ABOUT THIS EXERCISE:
Of the entries below, return exactly those lines that fall between the one containing "most instantiated cells" and the one containing "post-synthesis to final-layout", the two end lines included.

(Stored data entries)
---------------

File: design/flow/constraint.sdc
current_design NextPClogic

set clk_period 60.6
set clk_io_pct 0.2

create_clock -name clk0 -period $clk_period

set non_clock_inputs [all_inputs -no_clocks]
set_input_delay [expr $clk_period * $clk_io_pct] -clock clk0 $non_clock_inputs
set_output_delay [expr $clk_period * $clk_io_pct] -clock clk0 [all_outputs]
File: design/flow/design.v
`timescale 1ns/1ps
module NextPClogic(NextPC, CurrentPC, SignExtImm64, Branch, ALUZero, CNBZSig, Uncondbranch, BL);
       input [63:0] CurrentPC, SignExtImm64;
       input Branch, ALUZero, Uncondbranch, CNBZSig, BL;
	   wire ZeroNot;
       output reg [63:0] NextPC;
	   assign ZeroNot = ~ALUZero;
	   always@(*) begin
				if ((Branch&&ALUZero) || Uncondbranch || (CNBZSig&&ZeroNot) || BL)
					NextPC = CurrentPC + (SignExtImm64<<2);
				else
					NextPC = CurrentPC + 4;
			end
endmodule
File: design/flow/run.sh
#!/bin/bash
# OpenROAD 26Q1-2900-gdf79404cd8, Yosys 0.63+post, stock flow scripts
make -C /OpenROAD-flow-scripts/flow DESIGN_CONFIG=/design/flow/config.mk WORK_HOME=/design/flow/orfs finish
File: design/flow/config.mk
export PLATFORM = sky130hd
export DESIGN_NAME = NextPClogic
export DESIGN_NICKNAME = NextPClogic
export VERILOG_FILES = /design/flow/design.v
export SDC_FILE = /design/flow/constraint.sdc
export NUM_CORES = 4
export LEC_CHECK = 1
export CORE_UTILIZATION = 40
==> results.txt <==
final std cells w/o fill: 904
buffers and inverters on the worst path: 3
ratio of cells with drive above 1 in the final layout: 1.43%
yosys stat cell total: 613
cell count after synthesis: 613
Iter 0 DRT Violations: 186
dominant cell type by area after synthesis: sky130_fd_sc_hd__ha_1
max cap viols: 0
Clock Buffer Count: 0
placed cell count: 904
combined area of all synthesized cells: 4070 sq um
static leakage: 2.52 nW
final setup TNS: 0 ns
part of the cycle the worst path needs: 47.1%
Yosys top cell area share: 18.8%
Logic area: 3880 sq um
DRC violation count after routing: 0
FP Util: 41.4%
kind of end point of the critical path: output pin
Max rail drop VDD: 0.00685 mV
Max Transition Viols Final: 0
I/O pin total: 197
highest-delay cell along the critical path: sky130_fd_sc_hd__a221oi_1
power density normalized to cell area: 12.6 nW/um^2
Register Area: 0 sq um
most instantiated cells after synthesis: sky130_fd_sc_hd__a21oi_1 (81), sky130_fd_sc_hd__and2_1 (64), sky130_fd_sc_hd__ha_1 (61)
global-route total usage across every layer: 23.4%
x dimension of the die: 103 microns
post-synthesis to final-layout area growth: 47.9%
post-synthesis area per instance: 6.64 sq um
worst hold-check path type: input port to output pin
post-CTS setup buffers: 0
synthesis area per yosys: 4070 sq um
sequential fraction of the synthesis area: 0%
instance count along the most critical hold path: 0
critical path, cell by cell: clkdlybuf4s50_1 -> mux2i_1 -> nand2_1 -> buf_4 -> and2_1 -> ha_1 -> a21oi_1 -> o21ai_0 -> a221oi_1 -> o2111ai_1 -> o21ai_1 -> nand2_1 -> a21oi_1 -> o21ai_1 -> xor2_1 -> clkdlybuf4s50_1
number of rows created at floorplan: 36
final critical path time including I/O delays and setup: 28.51 ns
number of failing setup endpoints in the final timing report: 0
DIE AREA: 10600 sq um
final-layout worst hold slack: 24.24 ns
startpoint of the most critical hold path: CurrentPC[0]
flop count: 0
pin count of the biggest net entering global routing: 63
CTS Hold Buffers Added: 0
status: complete, no violations
DRT Wirelength: 12.7 mm
Max Freq: 35.1 MHz
post-synthesis cell type with the largest instance count: sky130_fd_sc_hd__a21oi_1
Final GP Congestion: 0.946
worst rel slew slack: 64.1%
Tot Pwr: 0.0000758 W
Via-to-Cell Ratio: 5.40
via count of the first global-routing pass: 4448
signal arrival time at the worst endpoint: 16.39 ns
Top delay family on crit path: AND-OR/OR-AND gates
number of detailed-route iterations in the first pass: 5
half-perimeter wire length after detailed placement: 10.8 mm
final core utilization: 61.3%
first-pass GRT wire length: 20.1 mm
Max stage delay on crit path: 0.53 ns
via count: 4885
Resize count post-CTS: 0
I/O Buffers: 191
placeable core region: 9820 sq um
count of fill cells added during filler insertion: 970
Yosys warnings: 1
Yosys cell types: 55
RSZ-0062 raised after global routing: false
Tightest Pin Transition: 0.538 ns
Ant. Diodes: 0
top fanout value on the critical path: 62
hold violation total from the final report: 0
Detail Route Antenna Nets: 0
Req. time, crit path: 48.48 ns
biggest area contributors in the synthesized netlist: sky130_fd_sc_hd__ha_1 (19%), sky130_fd_sc_hd__a21oi_1 (10%), sky130_fd_sc_hd__and2_1 (9.8%), sky130_fd_sc_hd__xnor2_1 (6.9%), sky130_fd_sc_hd__xor2_1 (6.2%)
Avg WL per Cell: 14.0 microns
total congestion overflow after global routing: 0
floorplan die height: 103 microns
critical path type: input port to output pin
CP Launch Type: input port
Log Warnings: 35
terminating pin of the worst hold path: NextPC[0]
antenna violations before repair: 0
placed cells by master (no fill, tap or decap), drive strengths merged, types with 10 or more instances in the layout:
| cell | count |
|---|---|
| nand3 | 11 |
| o21bai | 17 |
| nand4 | 18 |
| inv | 13 |
| a21o | 29 |
| clkdlybuf4s50 | 191 |
| xor2 | 29 |
| and2 | 64 |
| a21oi | 82 |
| o21ai | 43 |
| nor2 | 36 |
| o21a | 10 |
| xnor2 | 32 |
| nand2 | 53 |
| ha | 61 |
through the flow:
| stage | instance area (sq um) | setup slack, ns |
|---|---|---|
| finish | 6020 | 32.09 |
| global route | 6020 | 31.73 |
| CTS | 6020 | 32.07 |
| detailed placement | 6020 | 32.11 |
| global placement | 6020 | 32.07 |
| floorplan | 4070 | 33.73 |
final cells by class:
| class | instances | area share (%) |
|---|---|---|
| multi-input cells | 566 | 64.5 |
| repair buffers | 192 | 31.9 |
| inverters | 13 | 0.811 |
| well taps | 133 | 2.77 |
metal layers:
| layer | vias to the layer above | global-route usage, % | wire length, microns |
|---|---|---|---|
| li1 | 2553 | - | - |
| met1 | 2195 | 34.6 | 6180 |
| met2 | 131 | 39.1 | 5670 |
| met3 | 6 | 1.45 | 726 |
| met4 | 0 | 1.52 | 90 |
| met5 | - | 0 | 0 |
worst max path at each step:
| stage | start | end | slack [ns] | cells past startpoint |
|---|---|---|---|---|
| 6_report | ALUZero | NextPC[61] | 32.09 | 16 |
| 4_1_cts | ALUZero | NextPC[61] | 32.07 | 16 |
| 5_1_grt | ALUZero | NextPC[57] | 31.73 | 16 |
power breakdown:
group / leakage, nW / switching (W) / internal [W]
clock network: 0 / 0 / 0
registers: 0 / 0 / 0
logic: 2.52 / 0.0000317 / 0.0000440
total: 2.52 / 0.0000317 / 0.0000440
cell families (layout without fill, tap and decap cells):
logic type | Yosys count | in the layout | synth area share, %
AND-OR/OR-AND | 222 | 222 | 34.6
XOR/XNOR | 61 | 61 | 13.1
adder cells (fa/ha/maj) | 62 | 62 | 19.3
buffers and inverters | 47 | 205 | 4.55
multiplexers | 1 | 1 | 0.246
AND/OR/NAND/NOR | 220 | 220 | 28.2
Power figures rest on the tool's default switching activity, not on a simulated workload.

---------------

RESPONSE AREA:
most instantiated cells after synthesis: sky130_fd_sc_hd__a21oi_1 (81), sky130_fd_sc_hd__and2_1 (64), sky130_fd_sc_hd__ha_1 (61)
global-route total usage across every layer: 23.4%
x dimension of the die: 103 microns
post-synthesis to final-layout area growth: 47.9%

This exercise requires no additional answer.